[[ Material supplied, beginning ]]
[src/rtl/syncfifo_ctl.sv]
// -----------------------------------------------------------------------------
// syncfifo_ctl
//
// Single-clock FIFO with registered status. It tracks occupancy, compares the
// count against programmable thresholds, reports rejected requests, and can
// optionally present the head word without a read (first-word-fall-through).
//
// Parameters
//   WIDTH          data word width in bits (>= 1)
//   DEPTH          storage words, power of two, >= 4
//   PROG_FULL_TH   prog_full  when data_count >= PROG_FULL_TH  (1..DEPTH)
//   PROG_EMPTY_TH  prog_empty when data_count <= PROG_EMPTY_TH (0..DEPTH-1)
//   FWFT           0: data_out loads one cycle after rd_en
//                  1: head word is shown on data_out while empty == 0
//
// Ports
//   clk         clock, all state updates on the rising edge
//   rst_n       asynchronous active-low reset
//   wr_en       write request, data_in is sampled with it
//   data_in     write data
//   rd_en       read request (in FWFT mode: pop the presented word)
//   data_out    read data, don't-care while empty
//   full        data_count == DEPTH
//   empty       no word available to read
//   prog_full   data_count >= PROG_FULL_TH
//   prog_empty  data_count <= PROG_EMPTY_TH
//   data_count  stored words, 0..DEPTH
//   overflow    high for the cycle after a rejected write
//   underflow   high for the cycle after a rejected read
//
// All outputs come straight from flops. There is no combinational path from
// any input to any output.
// -----------------------------------------------------------------------------
module syncfifo_ctl #(
  parameter int WIDTH         = 8,
  parameter int DEPTH         = 512,
  parameter int PROG_FULL_TH  = DEPTH - 4,
  parameter int PROG_EMPTY_TH = 4,
  parameter bit FWFT          = 1'b0
) (
  input  logic                     clk,
  input  logic                     rst_n,
  input  logic                     wr_en,
  input  logic [WIDTH-1:0]         data_in,
  input  logic                     rd_en,
  output logic [WIDTH-1:0]         data_out,
  output logic                     full,
  output logic                     empty,
  output logic                     prog_full,
  output logic                     prog_empty,
  output logic [$clog2(DEPTH):0]   data_count,
  output logic                     overflow,
  output logic                     underflow
);

  localparam int AW = $clog2(DEPTH);
  localparam int PW = AW + 1;

  localparam logic [PW-1:0] CNT_FULL = PW'(DEPTH);
  localparam logic [PW-1:0] CNT_PF   = PW'(PROG_FULL_TH);
  localparam logic [PW-1:0] CNT_PE   = PW'(PROG_EMPTY_TH);

  // Storage. It is deliberately not reset, so it can map onto RAM.
  logic [WIDTH-1:0] mem [DEPTH];

  // Pointers carry one extra wrap bit. The low AW bits are the address, and
  // they wrap from DEPTH-1 to 0 on their own.
  logic [PW-1:0] wr_ptr, rd_ptr;
  logic [PW-1:0] wr_ptr_nxt, rd_ptr_nxt;
  logic [PW-1:0] cnt_nxt;
  logic [AW-1:0] wr_addr, rd_addr;

  logic wr_acc;   // write accepted this cycle
  logic rd_acc;   // user read accepted this cycle
  logic mem_pop;  // a word leaves the storage array this cycle

  // full and empty are registered. Acceptance therefore depends only on state
  // plus the request. If the FIFO is full and both requests arrive, the read
  // wins and the write is dropped. If the FIFO is empty and both arrive, the
  // write wins and the read is dropped.
  assign wr_acc = wr_en & ~full;
  assign rd_acc = rd_en & ~empty;

  assign wr_addr    = wr_ptr[AW-1:0];
  assign rd_addr    = rd_ptr[AW-1:0];
  assign wr_ptr_nxt = wr_ptr + {{AW{1'b0}}, wr_acc};
  assign rd_ptr_nxt = rd_ptr + {{AW{1'b0}}, mem_pop};

  // ---------------------------------------------------------------------------
  // Storage write
  // ---------------------------------------------------------------------------
  always_ff @(posedge clk) begin
    if (wr_acc) mem[wr_addr] <= data_in;
  end

  // ---------------------------------------------------------------------------
  // Pointers
  // ---------------------------------------------------------------------------
  always_ff @(posedge clk or negedge rst_n) begin
    if (!rst_n) begin
      wr_ptr <= '0;
      rd_ptr <= '0;
    end else begin
      wr_ptr <= wr_ptr_nxt;
      rd_ptr <= rd_ptr_nxt;
    end
  end

  // ---------------------------------------------------------------------------
  // Count, threshold flags and error pulses.
  // Every one is taken from the next-state count, so each updates on the same
  // edge that changes the occupancy.
  // ---------------------------------------------------------------------------
  always_ff @(posedge clk or negedge rst_n) begin
    if (!rst_n) begin
      data_count <= '0;
      full       <= 1'b0;
      prog_full  <= 1'b0;
      prog_empty <= 1'b1;
      overflow   <= 1'b0;
      underflow  <= 1'b0;
    end else begin
      data_count <= cnt_nxt;
      full       <= (cnt_nxt == CNT_FULL);
      prog_full  <= (cnt_nxt >= CNT_PF);
      prog_empty <= (cnt_nxt <= CNT_PE);
      // A rejected request pulses for one cycle. Back-to-back rejects keep the
      // flag high.
      overflow   <= wr_en & ~wr_acc;
      underflow  <= rd_en & ~rd_acc;
    end
  end

  // ---------------------------------------------------------------------------
  // Read side
  // ---------------------------------------------------------------------------
  generate
    if (FWFT) begin : g_fwft
      // data_out is the head register, and its valid flag is ~empty. Whenever
      // the register is free or being popped, it pulls the next word from the
      // array. As a result, a word written into an empty FIFO reaches data_out
      // one edge after the edge that wrote it.
      logic out_vld;
      logic out_vld_nxt;
      logic refill;

      assign out_vld     = ~empty;
      assign refill      = (~out_vld | rd_acc) & (wr_ptr != rd_ptr);
      assign out_vld_nxt = refill | (out_vld & ~rd_acc);
      assign mem_pop     = refill;

      // The occupancy includes the word held in the head register.
      assign cnt_nxt = (wr_ptr_nxt - rd_ptr_nxt) + {{AW{1'b0}}, out_vld_nxt};

      always_ff @(posedge clk or negedge rst_n) begin
        if (!rst_n) begin
          data_out <= '0;
          empty    <= 1'b1;
        end else begin
          empty <= ~out_vld_nxt;
          if (refill) data_out <= mem[rd_addr];
        end
      end
    end else begin : g_std
      // Standard mode: an accepted read loads data_out from the array. Otherwise
      // data_out keeps its last value.
      assign mem_pop = rd_acc;
      assign cnt_nxt = wr_ptr_nxt - rd_ptr_nxt;

      always_ff @(posedge clk or negedge rst_n) begin
        if (!rst_n) begin
          data_out <= '0;
          empty    <= 1'b1;
        end else begin
          empty <= (cnt_nxt == '0);
          if (rd_acc) data_out <= mem[rd_addr];
        end
      end
    end
  endgenerate

endmodule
[[ Material supplied, end ]]
Take the records above and copy them out exactly.

- **Expected answer**:
[src/rtl/syncfifo_ctl.sv]
// -----------------------------------------------------------------------------
// syncfifo_ctl
//
// Single-clock FIFO with registered status. It tracks occupancy, compares the
// count against programmable thresholds, reports rejected requests, and can
// optionally present the head word without a read (first-word-fall-through).
//
// Parameters
//   WIDTH          data word width in bits (>= 1)
//   DEPTH          storage words, power of two, >= 4
//   PROG_FULL_TH   prog_full  when data_count >= PROG_FULL_TH  (1..DEPTH)
//   PROG_EMPTY_TH  prog_empty when data_count <= PROG_EMPTY_TH (0..DEPTH-1)
//   FWFT           0: data_out loads one cycle after rd_en
//                  1: head word is shown on data_out while empty == 0
//
// Ports
//   clk         clock, all state updates on the rising edge
//   rst_n       asynchronous active-low reset
//   wr_en       write request, data_in is sampled with it
//   data_in     write data
//   rd_en       read request (in FWFT mode: pop the presented word)
//   data_out    read data, don't-care while empty
//   full        data_count == DEPTH
//   empty       no word available to read
//   prog_full   data_count >= PROG_FULL_TH
//   prog_empty  data_count <= PROG_EMPTY_TH
//   data_count  stored words, 0..DEPTH
//   overflow    high for the cycle after a rejected write
//   underflow   high for the cycle after a rejected read
//
// All outputs come straight from flops. There is no combinational path from
// any input to any output.
// -----------------------------------------------------------------------------
module syncfifo_ctl #(
  parameter int WIDTH         = 8,
  parameter int DEPTH         = 512,
  parameter int PROG_FULL_TH  = DEPTH - 4,
  parameter int PROG_EMPTY_TH = 4,
  parameter bit FWFT          = 1'b0
) (
  input  logic                     clk,
  input  logic                     rst_n,
  input  logic                     wr_en,
  input  logic [WIDTH-1:0]         data_in,
  input  logic                     rd_en,
  output logic [WIDTH-1:0]         data_out,
  output logic                     full,
  output logic                     empty,
  output logic                     prog_full,
  output logic                     prog_empty,
  output logic [$clog2(DEPTH):0]   data_count,
  output logic                     overflow,
  output logic                     underflow
);

  localparam int AW = $clog2(DEPTH);
  localparam int PW = AW + 1;

  localparam logic [PW-1:0] CNT_FULL = PW'(DEPTH);
  localparam logic [PW-1:0] CNT_PF   = PW'(PROG_FULL_TH);
  localparam logic [PW-1:0] CNT_PE   = PW'(PROG_EMPTY_TH);

  // Storage. It is deliberately not reset, so it can map onto RAM.
  logic [WIDTH-1:0] mem [DEPTH];

  // Pointers carry one extra wrap bit. The low AW bits are the address, and
  // they wrap from DEPTH-1 to 0 on their own.
  logic [PW-1:0] wr_ptr, rd_ptr;
  logic [PW-1:0] wr_ptr_nxt, rd_ptr_nxt;
  logic [PW-1:0] cnt_nxt;
  logic [AW-1:0] wr_addr, rd_addr;

  logic wr_acc;   // write accepted this cycle
  logic rd_acc;   // user read accepted this cycle
  logic mem_pop;  // a word leaves the storage array this cycle

  // full and empty are registered. Acceptance therefore depends only on state
  // plus the request. If the FIFO is full and both requests arrive, the read
  // wins and the write is dropped. If the FIFO is empty and both arrive, the
  // write wins and the read is dropped.
  assign wr_acc = wr_en & ~full;
  assign rd_acc = rd_en & ~empty;

  assign wr_addr    = wr_ptr[AW-1:0];
  assign rd_addr    = rd_ptr[AW-1:0];
  assign wr_ptr_nxt = wr_ptr + {{AW{1'b0}}, wr_acc};
  assign rd_ptr_nxt = rd_ptr + {{AW{1'b0}}, mem_pop};

  // ---------------------------------------------------------------------------
  // Storage write
  // ---------------------------------------------------------------------------
  always_ff @(posedge clk) begin
    if (wr_acc) mem[wr_addr] <= data_in;
  end

  // ---------------------------------------------------------------------------
  // Pointers
  // ---------------------------------------------------------------------------
  always_ff @(posedge clk or negedge rst_n) begin
    if (!rst_n) begin
      wr_ptr <= '0;
      rd_ptr <= '0;
    end else begin
      wr_ptr <= wr_ptr_nxt;
      rd_ptr <= rd_ptr_nxt;
    end
  end

  // ---------------------------------------------------------------------------
  // Count, threshold flags and error pulses.
  // Every one is taken from the next-state count, so each updates on the same
  // edge that changes the occupancy.
  // ---------------------------------------------------------------------------
  always_ff @(posedge clk or negedge rst_n) begin
    if (!rst_n) begin
      data_count <= '0;
      full       <= 1'b0;
      prog_full  <= 1'b0;
      prog_empty <= 1'b1;
      overflow   <= 1'b0;
      underflow  <= 1'b0;
    end else begin
      data_count <= cnt_nxt;
      full       <= (cnt_nxt == CNT_FULL);
      prog_full  <= (cnt_nxt >= CNT_PF);
      prog_empty <= (cnt_nxt <= CNT_PE);
      // A rejected request pulses for one cycle. Back-to-back rejects keep the
      // flag high.
      overflow   <= wr_en & ~wr_acc;
      underflow  <= rd_en & ~rd_acc;
    end
  end

  // ---------------------------------------------------------------------------
  // Read side
  // ---------------------------------------------------------------------------
  generate
    if (FWFT) begin : g_fwft
      // data_out is the head register, and its valid flag is ~empty. Whenever
      // the register is free or being popped, it pulls the next word from the
      // array. As a result, a word written into an empty FIFO reaches data_out
      // one edge after the edge that wrote it.
      logic out_vld;
      logic out_vld_nxt;
      logic refill;

      assign out_vld     = ~empty;
      assign refill      = (~out_vld | rd_acc) & (wr_ptr != rd_ptr);
      assign out_vld_nxt = refill | (out_vld & ~rd_acc);
      assign mem_pop     = refill;

      // The occupancy includes the word held in the head register.
      assign cnt_nxt = (wr_ptr_nxt - rd_ptr_nxt) + {{AW{1'b0}}, out_vld_nxt};

      always_ff @(posedge clk or negedge rst_n) begin
        if (!rst_n) begin
          data_out <= '0;
          empty    <= 1'b1;
        end else begin
          empty <= ~out_vld_nxt;
          if (refill) data_out <= mem[rd_addr];
        end
      end
    end else begin : g_std
      // Standard mode: an accepted read loads data_out from the array. Otherwise
      // data_out keeps its last value.
      assign mem_pop = rd_acc;
      assign cnt_nxt = wr_ptr_nxt - rd_ptr_nxt;

      always_ff @(posedge clk or negedge rst_n) begin
        if (!rst_n) begin
          data_out <= '0;
          empty    <= 1'b1;
        end else begin
          empty <= (cnt_nxt == '0);
          if (rd_acc) data_out <= mem[rd_addr];
        end
      end
    end
  endgenerate

endmodule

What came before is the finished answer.